§ DATA SECTION
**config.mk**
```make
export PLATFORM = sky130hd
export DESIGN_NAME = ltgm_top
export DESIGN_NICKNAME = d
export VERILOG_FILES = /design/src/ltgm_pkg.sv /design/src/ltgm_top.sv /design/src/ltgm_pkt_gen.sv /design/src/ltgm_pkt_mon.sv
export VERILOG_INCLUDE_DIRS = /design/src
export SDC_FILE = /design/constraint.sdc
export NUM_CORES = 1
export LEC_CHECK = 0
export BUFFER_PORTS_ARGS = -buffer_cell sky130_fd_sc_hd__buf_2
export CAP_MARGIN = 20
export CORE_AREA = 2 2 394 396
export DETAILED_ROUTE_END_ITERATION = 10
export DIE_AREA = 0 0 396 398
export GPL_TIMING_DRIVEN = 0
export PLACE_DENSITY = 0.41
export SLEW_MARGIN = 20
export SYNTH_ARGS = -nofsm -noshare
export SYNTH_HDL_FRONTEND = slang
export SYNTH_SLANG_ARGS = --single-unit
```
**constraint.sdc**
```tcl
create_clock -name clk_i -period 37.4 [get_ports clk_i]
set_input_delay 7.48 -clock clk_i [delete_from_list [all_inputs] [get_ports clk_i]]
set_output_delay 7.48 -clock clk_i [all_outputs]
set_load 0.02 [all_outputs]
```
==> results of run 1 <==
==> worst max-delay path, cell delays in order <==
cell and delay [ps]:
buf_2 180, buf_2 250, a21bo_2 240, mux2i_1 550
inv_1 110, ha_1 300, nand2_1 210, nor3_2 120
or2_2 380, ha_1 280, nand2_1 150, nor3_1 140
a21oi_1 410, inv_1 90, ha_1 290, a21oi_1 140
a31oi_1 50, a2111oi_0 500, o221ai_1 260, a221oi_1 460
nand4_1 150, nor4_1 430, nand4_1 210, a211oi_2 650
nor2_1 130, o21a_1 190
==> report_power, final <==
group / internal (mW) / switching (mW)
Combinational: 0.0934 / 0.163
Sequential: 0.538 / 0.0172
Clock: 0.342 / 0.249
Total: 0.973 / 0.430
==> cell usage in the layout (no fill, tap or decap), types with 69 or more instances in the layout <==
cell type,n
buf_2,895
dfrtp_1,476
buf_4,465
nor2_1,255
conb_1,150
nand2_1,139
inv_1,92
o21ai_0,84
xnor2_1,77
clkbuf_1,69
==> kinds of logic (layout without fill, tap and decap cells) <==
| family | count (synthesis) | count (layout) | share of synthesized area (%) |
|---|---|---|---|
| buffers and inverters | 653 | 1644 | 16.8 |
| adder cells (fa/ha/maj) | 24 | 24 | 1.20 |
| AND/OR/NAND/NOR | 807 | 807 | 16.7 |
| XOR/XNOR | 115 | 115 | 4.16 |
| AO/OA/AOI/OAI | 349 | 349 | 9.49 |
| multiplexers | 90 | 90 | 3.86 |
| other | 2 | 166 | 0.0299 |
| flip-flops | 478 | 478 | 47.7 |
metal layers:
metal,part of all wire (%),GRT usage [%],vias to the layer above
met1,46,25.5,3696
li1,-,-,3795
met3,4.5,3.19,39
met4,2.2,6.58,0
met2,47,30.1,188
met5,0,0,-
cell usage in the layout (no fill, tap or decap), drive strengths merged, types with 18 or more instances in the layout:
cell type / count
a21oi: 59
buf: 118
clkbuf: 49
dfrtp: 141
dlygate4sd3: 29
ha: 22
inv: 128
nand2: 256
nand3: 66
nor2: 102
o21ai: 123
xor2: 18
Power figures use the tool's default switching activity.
[src/dds_pipe_pkg.sv]
// constants and types for the dds update latency pipeline
package dds_pipe_pkg;
  localparam int unsigned SYS_CLK_MHZ = 100;
  localparam int unsigned SYNC_DIV = 4;
  localparam int unsigned SYNC_DIV_W = 2;
  localparam int unsigned FTW_W = 32;
  localparam int unsigned POW_W = 14;
  localparam int unsigned AMP_W = 10;
  localparam int unsigned PROF_W = 4;
  localparam int unsigned LAT_W = 6;
  // latencies in system clocks
  localparam logic [5:0] LAT_ST_MATCHED = 6'h1D;
  localparam logic [5:0] LAT_ST_FREQ = 6'h1D;
  localparam logic [5:0] LAT_ST_PHASE = 6'h19;
  localparam logic [5:0] LAT_ST_AMP = 6'h11;
  localparam logic [5:0] LAT_MOD_FREQ = 6'h22;
  localparam logic [5:0] LAT_MOD_PHASE = 6'h1D;
  localparam logic [5:0] LAT_MOD_AMP = 6'h15;
  localparam logic [5:0] LAT_SWP_FREQ = 6'h29;
  localparam logic [5:0] LAT_SWP_PHASE = 6'h25;
  localparam logic [5:0] LAT_SWP_AMP = 6'h1D;
  localparam int unsigned MAX_LAT = 41;
  localparam logic [31:0] RST_FTW = 32'h0000_0000;
  localparam logic [13:0] RST_POW = 14'h0000;
  localparam logic [9:0] RST_AMP = 10'h3FF;

  typedef enum logic [1:0] {
    MODE_SINGLE = 2'b00,
    MODE_MOD = 2'b01,
    MODE_SWEEP = 2'b10
  } op_mode_t;

  // pick the latency of one word kind (0 freq, 1 phase, 2 amp)
  function automatic logic [5:0] pick_lat(input op_mode_t mode, input logic matched, input logic [1:0] kind);
    logic [5:0] lat;
    lat = LAT_ST_FREQ;
    case (mode)
      MODE_MOD: lat = (kind == 2'h0) ? LAT_MOD_FREQ : (kind == 2'h1) ? LAT_MOD_PHASE : LAT_MOD_AMP;
      MODE_SWEEP: lat = (kind == 2'h0) ? LAT_SWP_FREQ : (kind == 2'h1) ? LAT_SWP_PHASE : LAT_SWP_AMP;
      default: begin
        if (matched) begin
          lat = LAT_ST_MATCHED;
        end else begin
          lat = (kind == 2'h0) ? LAT_ST_FREQ : (kind == 2'h1) ? LAT_ST_PHASE : LAT_ST_AMP;
        end
      end
    endcase
    return lat;
  endfunction : pick_lat
endpackage : dds_pipe_pkg

[src/word_delay_if.sv]
// carrier between the trigger logic and one word delay line
`timescale 1ns/1ps
interface word_delay_if #(parameter int W = 32);
  logic load;
  logic [W-1:0] word;
  logic [5:0] lat;
  logic [W-1:0] out_word;
  logic out_strobe;
  modport ctrl (output load, output word, output lat, input out_word, input out_strobe);
  modport line (input load, input word, input lat, output out_word, output out_strobe);
endinterface : word_delay_if

[src/word_delay_line.sv]
// programmable-latency delay line for one tuning word
`timescale 1ns/1ps
module word_delay_line
  import dds_pipe_pkg::*;
#(
  parameter int W = 32,
  parameter int DEPTH = 42,
  parameter logic [31:0] RST_VAL = 32'h0000_0000
) (
  input wire logic sys_clk, // system clock
  input wire logic reset, // async reset, high
  word_delay_if.line dl // load side and delayed output
);
  // a shift register lets each update travel independently, so back-to-back
  // commits two sync clocks apart are never merged
  logic [DEPTH-1:0] vld_ff;
  logic [W-1:0] dat_ff [DEPTH];
  logic [W-1:0] out_ff;
  logic stb_ff;

  always_ff @(posedge sys_clk or posedge reset) begin
    if (reset) begin
      vld_ff <= '0;
    end else begin
      vld_ff <= {1'b0, vld_ff[DEPTH-1:1]};
      if (dl.load) begin
        vld_ff[dl.lat - 6'h1] <= 1'b1;
      end
    end
  end

  always_ff @(posedge sys_clk) begin
    for (int i = 0; i < DEPTH - 1; i++) begin
      dat_ff[i] <= dat_ff[i + 1];
    end
    dat_ff[DEPTH-1] <= '0;
    if (dl.load) begin
      dat_ff[dl.lat - 6'h1] <= dl.word;
    end
  end

  always_ff @(posedge sys_clk or posedge reset) begin
    if (reset) begin
      out_ff <= RST_VAL[W-1:0];
      stb_ff <= 1'b0;
    end else begin
      stb_ff <= vld_ff[0];
      if (vld_ff[0]) begin
        out_ff <= dat_ff[0];
      end
    end
  end

  assign dl.out_word = out_ff;
  assign dl.out_strobe = stb_ff;
endmodule : word_delay_line

[src/dds_update_latency_pipeline.sv]
// update trigger, sync clock and latency pipeline of the synthesizer
`timescale 1ns/1ps
// Notes on behaviour
// (RULE1) Single tone with matched latency applies frequency, phase and amplitude together 29 clocks after commit.
// (RULE2) Single tone unmatched delivers a new frequency word 29 clocks after commit.
// (RULE3) Single tone unmatched delivers a new phase word 25 clocks after commit.
// (RULE4) Single tone unmatched delivers a new amplitude word 17 clocks after commit.
// (RULE5) Single-tone latency counts from the sync edge that samples the commit strobe and never varies.
// (RULE6) Modulation latency counts from a profile change: frequency 34, phase 29, amplitude 21.
// (RULE7) Sweep delta words take effect after 41, 37 and 29 clocks from a profile change.
// (RULE8) The host holds hard reset for at least one sync clock period.
// (RULE9) The host holds each commit pulse high for at least one sync clock period.
// (RULE10) The host changes the profile pins at most once every two sync clock periods.
// (RULE11) Hard reset returns every internal register to its default; the delay line data stages (dat_ff) have no reset.
// (RULE12) A master drives its alignment output to the slaves.
// (RULE13) A slave aligns its timing to the alignment input from the master.
// (RULE14) A commit rising edge moves the buffered words into the active registers.
// (RULE15) The sync clock runs at a quarter of the system clock and can be disabled.
// (RULE16) Commit and profile pins are sampled on the sync clock rising edge.
// (RULE17) Each latency count starts at the system clock edge after the sampling sync edge.
module dds_update_latency_pipeline
  import dds_pipe_pkg::*;
(
  input wire logic sys_clk, // system clock, 100 MHz
  input wire logic reset, // hard reset, async, high
  input wire logic commit_pin, // register-commit strobe pin
  input wire logic [PROF_W-1:0] profile_select_pins, // profile pins
  input wire op_mode_t op_mode, // operating mode
  input wire logic matched_latency, // matched latency enable
  input wire logic sync_clk_disable, // stops the sync clock output
  input wire logic is_master, // high: master, low: slave
  input wire logic align_in, // alignment input from master
  output logic align_out, // alignment output to slaves
  output logic sync_clk_out, // quarter-rate sync clock
  input wire logic [FTW_W-1:0] buf_ftw, // buffered frequency word
  input wire logic [POW_W-1:0] buf_pow, // buffered phase word
  input wire logic [AMP_W-1:0] buf_amp, // buffered amplitude word
  output logic [FTW_W-1:0] dac_ftw, // frequency word at dac data
  output logic [POW_W-1:0] dac_pow, // phase word at dac data
  output logic [AMP_W-1:0] dac_amp, // amplitude word at dac data
  output logic ftw_applied, // pulse: frequency word reached dac
  output logic pow_applied, // pulse: phase word reached dac
  output logic amp_applied // pulse: amplitude word reached dac
);
  logic [SYNC_DIV_W-1:0] div_ff;
  logic [1:0] commit_sync_ff;
  logic [2:0] align_sync_ff;
  logic [PROF_W-1:0] prof_s1_ff, prof_s2_ff, prof_smp_ff;
  logic commit_smp_ff;
  logic align_smp_ff;
  logic sync_edge;
  logic commit_rise, profile_change, trig;
  logic [FTW_W-1:0] act_ftw_ff;
  logic [POW_W-1:0] act_pow_ff;
  logic [AMP_W-1:0] act_amp_ff;
  logic trig_ff;

  word_delay_if #(.W(FTW_W)) f_if ();
  word_delay_if #(.W(POW_W)) p_if ();
  word_delay_if #(.W(AMP_W)) a_if ();

  // pin synchronisers; stage one feeds stage two only
  always_ff @(posedge sys_clk or posedge reset) begin
    if (reset) begin
      commit_sync_ff <= 2'h0;
      align_sync_ff <= 3'h0;
      prof_s1_ff <= '0;
      prof_s2_ff <= '0;
    end else begin
      commit_sync_ff <= {commit_sync_ff[0], commit_pin};
      align_sync_ff <= {align_sync_ff[1:0], align_in};
      prof_s1_ff <= profile_select_pins;
      prof_s2_ff <= prof_s1_ff;
    end
  end

  // (RULE13) slave alignment restart
  // a slave restarts its divider on each rising alignment edge so all chips share sync phase
  logic align_rise;
  assign align_rise = !is_master && align_sync_ff[1] && !align_sync_ff[2];

  // (RULE15) quarter-rate divider
  always_ff @(posedge sys_clk or posedge reset) begin
    if (reset) begin
      div_ff <= '0;
    end else if (align_rise) begin
      div_ff <= 2'h1;
    end else begin
      div_ff <= div_ff + 2'h1;
    end
  end

  assign sync_edge = (div_ff == 2'h0);

  always_ff @(posedge sys_clk or posedge reset) begin
    if (reset) begin
      sync_clk_out <= 1'b0;
      align_out <= 1'b0;
    end else begin
      sync_clk_out <= !sync_clk_disable && (div_ff == 2'h3 || div_ff == 2'h0);
      // (RULE12) master drives alignment
      align_out <= is_master && (div_ff == 2'h3);
    end
  end

  // (RULE16) sample on sync edge
  always_ff @(posedge sys_clk or posedge reset) begin
    if (reset) begin
      commit_smp_ff <= 1'b0;
      prof_smp_ff <= '0;
    end else if (sync_edge) begin
      commit_smp_ff <= commit_sync_ff[1];
      prof_smp_ff <= prof_s2_ff;
    end
  end

  assign commit_rise = sync_edge && commit_sync_ff[1] && !commit_smp_ff;
  assign profile_change = sync_edge && (prof_s2_ff != prof_smp_ff) && (op_mode != MODE_SINGLE);
  assign trig = (op_mode == MODE_SINGLE) ? commit_rise : (commit_rise || profile_change);

  // (RULE14) commit moves buffer to active
  // (RULE11) reset restores defaults
  always_ff @(posedge sys_clk or posedge reset) begin
    if (reset) begin
      act_ftw_ff <= RST_FTW;
      act_pow_ff <= RST_POW;
      act_amp_ff <= RST_AMP;
      trig_ff <= 1'b0;
    end else begin
      trig_ff <= trig;
      if (commit_rise) begin
        act_ftw_ff <= buf_ftw;
        act_pow_ff <= buf_pow;
        act_amp_ff <= buf_amp;
      end
    end
  end

  // (RULE17) count starts after sampling edge
  // (RULE5) fixed latency from trigger
  assign f_if.load = trig_ff;
  assign p_if.load = trig_ff;
  assign a_if.load = trig_ff;
  assign f_if.word = act_ftw_ff;
  assign p_if.word = act_pow_ff;
  assign a_if.word = act_amp_ff;
  // (RULE1) matched selection
  // (RULE6) modulation latencies
  // (RULE7) sweep latencies
  // the line pulses lat clocks after its load edge; the trigger flop and the load
  // edge take the other two, so the pulse lands the full latency past the sync edge
  assign f_if.lat = pick_lat(op_mode, matched_latency, 2'h0) - 6'h2;
  assign p_if.lat = pick_lat(op_mode, matched_latency, 2'h1) - 6'h2;
  assign a_if.lat = pick_lat(op_mode, matched_latency, 2'h2) - 6'h2;

  // (RULE2) frequency line
  word_delay_line #(.W(FTW_W), .DEPTH(MAX_LAT), .RST_VAL(RST_FTW)) u_ftw (
    .sys_clk(sys_clk),
    .reset(reset),
    .dl(f_if.line)
  );
  // (RULE3) phase line
  word_delay_line #(.W(POW_W), .DEPTH(MAX_LAT), .RST_VAL({18'h0, RST_POW})) u_pow (
    .sys_clk(sys_clk),
    .reset(reset),
    .dl(p_if.line)
  );
  // (RULE4) amplitude line
  word_delay_line #(.W(AMP_W), .DEPTH(MAX_LAT), .RST_VAL({22'h0, RST_AMP})) u_amp (
    .sys_clk(sys_clk),
    .reset(reset),
    .dl(a_if.line)
  );

  assign dac_ftw = f_if.out_word;
  assign dac_pow = p_if.out_word;
  assign dac_amp = a_if.out_word;
  assign ftw_applied = f_if.out_strobe;
  assign pow_applied = p_if.out_strobe;
  assign amp_applied = a_if.out_strobe;
endmodule : dds_update_latency_pipeline

[config.mk]
export PLATFORM = sky130hd
export DESIGN_NAME = dds_update_latency_pipeline
export DESIGN_NICKNAME = d
export VERILOG_FILES = /design/src/dds_pipe_pkg.sv /design/src/word_delay_if.sv /design/src/word_delay_line.sv /design/src/dds_update_latency_pipeline.sv
export SDC_FILE = /design/constraint.sdc
export NUM_CORES = 2
export LEC_CHECK = 0
export ABC_CLOCK_PERIOD_IN_PS = 8200
export BUFFER_PORTS_ARGS = -buffer_cell sky130_fd_sc_hd__buf_2
export CORE_UTILIZATION = 60
export CTS_CLUSTER_DIAMETER = 50
export DETAILED_ROUTE_END_ITERATION = 10
export PLACE_DENSITY = 0.73
export SLEW_MARGIN = 25
export SYNTH_ARGS = -nofsm -noshare
export SYNTH_HDL_FRONTEND = slang
export SYNTH_SLANG_ARGS = --single-unit
export TNS_END_PERCENT = 50
[constraint.sdc]
create_clock -name sys_clk -period 8.2 [get_ports sys_clk]
set_clock_uncertainty 0.15 [all_clocks]
set_input_delay 0 -clock sys_clk [delete_from_list [all_inputs] [get_ports sys_clk]]
set_output_delay 0 -clock sys_clk [all_outputs]
set_load 0.005 [all_outputs]
==> results.cfg <==
[cts]
cts.htree.levels = 4
clockBufferDepth = 3
cts_num_sinks = 2417
numCtsBuffers = 212
root_buffer = clkbuf_16
cts_tree = built
cts.clk_slew.worst_paths_ps = 70
clock_latency_ps = 790

[critical_path]
start_kind = register
cp-end-kind = register
required_ps = 8720
worst-path-max-fanout = 42
cpMaxStageDelayCell = dfrtp_1
cpMostUsedCell = buf_4
criticalPathCategory = register to register
worstPathCellList = and4b_2, buf_4, nand2_4, buf_4, mux2_4
reg2reg_setup_slack_ps = 4910
cp_slowest_stage_delay_ps = 790
crit_arrival_ps = 3810

[yosys]
netlist.area_leader.share_pct = 67.1
syn_avg_cell_area_um2 = 12.8
synth_commonest_cells = 2,168 x dfxtp_1, 1,253 x nand2_1, 553 x clkbuf_1
synth.area.top_cells = dfxtp_1 67%, mux2_2 9.5%, dfrtp_1 8.9%
netlist_area_mm2 = 0.0647
synth_ff_type = dfxtp_1
async_reset_ff_share_pct = 10.3
synth_edf_count = 0
synth.ff_latch_count = 2417
yosysMostFrequentCell = dfxtp_1
synthDistinctLibCells = 38
syn_inst = 5060
ys_warn_count = 0
synth_top_cell_by_area = dfxtp_1
ys_seq_area_share_pct = 76.8

[die]
rows = 120
start_util_pct = 60.5
coreArea_mm2 = 0.107
die_w_um = 330
io-pin-count = 130
die_h_um = 330
die-area_mm2 = 0.109

[timing]
grt_setup_unrepaired = false
maxSlewViolCount = 0
setup_tns_ps = 0
fin_ws_ps = 4910
hold_viol = 0
whs_ps = 127
fin_crit_ps = 3290
max_freq_mhz = 304
setup_viol = 0
fin_crit_sh_pct = 40.2
worst-slew-pin-transition_ps = 1040
slew_headroom_pct = 30.6

[power]
p_leak_nw = 34.3
ir_drop_uv = 219
p_per_area_mw_per_mm2 = 410

[global_route]
grt_pass1_wl_um = 163000
first_global_vias = 31000
grt_max_degree = 167
grt_util_all_layers_pct = 19.0
grt_overflow = 0
antenna_found_initial = 5

[routing]
via_count = 30700
drt-initial-drc-count = 1376
ant_nets = 0
drc = 0
vias_per_cell = 4.73
wl_um = 101000
dr.pass1.iters = 5
routedWlPerCell_um = 15.6

[final_layout]
syn_to_final_growth_pct = 13.6
final_core_util_pct = 68.8
drive_above_1_share_pct = 22.5
final_cell_area_mm2 = 0.0735
fill_cells = 7226
nNetsFinal = 4993

[placement]
io_buffers = 129
post_dp_cell_area_mm2 = 0.0648
dp_slack_ps = 4920
dp_hpwl_um = 55300
globalplace.congestion = 0.730

[min_path]
hold_path_class = primary input to register

[job]
drv_cap = 0

[outcome]
run_status = completed
[critical path, delay by kind of cell (launching register included)]
kind / cells / cell delay (ps)
buf+inv: 2 / 1030
flops: 1 / 790
simple gates: 2 / 750
mux: 1 / 390
[final cells by class]
| type | count | area, µm² | share of cell area (%) |
|---|---|---|---|
| sequential | 2417 | 49700 | 67.6 |
| multi-input combinational | 1954 | 12300 | 16.8 |
| clock buffer | 310 | 6210 | 8.45 |
| timing repair buffer | 290 | 2220 | 3.01 |
| tap | 1403 | 1760 | 2.39 |
| clock inverter | 90 | 1190 | 1.62 |
| inverter | 40 | 158 | 0.214 |
| antenna | 1 | 2.50 | 0.00340 |
[through the flow]
step	total power, W	instances
final	0.0301	6505
after global routing	0.0316	6505
after detailed placement	0.0202	5971
after CTS	0.0304	6504
after floorplan	0.0195	5070
after global placement	0.0200	5969
[flip-flops by register name, summed over array words and instances (netlist names), 2 cells and up]
register / flops
u_ftw.dat_ff: 1312
u_pow.dat_ff: 546
u_amp.dat_ff: 310
u_ftw.vld_ff: 41
u_pow.vld_ff: 39
act_ftw_ff: 32
u_ftw.dl.out_word: 32
u_amp.vld_ff: 31
act_pow_ff: 14
u_pow.dl.out_word: 14
a_if.word: 10
u_amp.dl.out_word: 10
prof_s1_ff: 4
prof_s2_ff: 4
prof_smp_ff: 4
align_sync_ff: 3
commit_sync_ff: 2
div_ff: 2
[cells in the final DEF, fill, tap and decap left out, types with 25 or more instances in the layout]
cell type,n
buf_2,129
nand2b_1,33
mux2_2,548
mux2_4,38
nand2_1,1251
clkinv_2,40
dfxtp_1,2168
buf_4,25
dlygate4sd3_1,133
dfrtp_1,228
clkbuf_1,49
clkbuf_8,45
clkbuf_16,216
inv_1,38
[cells by family after synthesis]
family / Yosys count / share of synthesized area [%]
adder cells (fa/ha/maj): 9 / 0.174
AND/OR/NAND/NOR: 1340 / 8.17
XOR/XNOR: 4 / 0.0542
multiplexers: 587 / 10.4
AO/OA/AOI/OAI: 3 / 0.0329
other: 1 / 0.00580
flip-flops: 2417 / 76.8
buffers and inverters: 699 / 4.36
[repair_timing]
action | in CTS | in global routing
hold buffers | 133 | 0
buffers inserted | 0 | 0
resized for setup | 0 | 0
hold endpoints to repair | 349 | 0
[power by group]
part           total, W  switching, W  internal (W)
combinational   0.00261       0.00111       0.00150
sequential       0.0174       0.00158        0.0158
clock            0.0101       0.00420       0.00593
total            0.0301       0.00688        0.0232
[worst paths after layout]
kind	start	depth (start not counted)	to
max	a_if.load	5	u_ftw.dat_ff[5][12]
min	matched_latency	3	u_pow.vld_ff[38]
max reg2reg	a_if.load	5	u_ftw.dat_ff[5][12]
min reg2reg	u_ftw.dat_ff[29][10]	0	u_ftw.dat_ff[28][10]
max in group asynchronous	reset	5	u_ftw.vld_ff[0]
min in group asynchronous	reset	4	prof_smp_ff[1]
[layer usage]
| metal | vias up | track usage, % | part of all wire [%] |
|---|---|---|---|
| li1 | 15200 | - | - |
| met1 | 15000 | 25.6 | 47 |
| met2 | 440 | 30.9 | 47 |
| met3 | 174 | 3.77 | 4.0 |
| met4 | 4 | 5.84 | 1.9 |
| met5 | - | 0 | 0.025 |
(Power assumes the default switching activity.)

§ TO DO
Transcribe each line of the data above, unaltered, from the one where "cell and delay" appears to the one where "clkbuf_1,69" appears, inclusive of both.

§ OUTPUT BELOW
cell and delay [ps]:
buf_2 180, buf_2 250, a21bo_2 240, mux2i_1 550
inv_1 110, ha_1 300, nand2_1 210, nor3_2 120
or2_2 380, ha_1 280, nand2_1 150, nor3_1 140
a21oi_1 410, inv_1 90, ha_1 290, a21oi_1 140
a31oi_1 50, a2111oi_0 500, o221ai_1 260, a221oi_1 460
nand4_1 150, nor4_1 430, nand4_1 210, a211oi_2 650
nor2_1 130, o21a_1 190
==> report_power, final <==
group / internal (mW) / switching (mW)
Combinational: 0.0934 / 0.163
Sequential: 0.538 / 0.0172
Clock: 0.342 / 0.249
Total: 0.973 / 0.430
==> cell usage in the layout (no fill, tap or decap), types with 69 or more instances in the layout <==
cell type,n
buf_2,895
dfrtp_1,476
buf_4,465
nor2_1,255
conb_1,150
nand2_1,139
inv_1,92
o21ai_0,84
xnor2_1,77
clkbuf_1,69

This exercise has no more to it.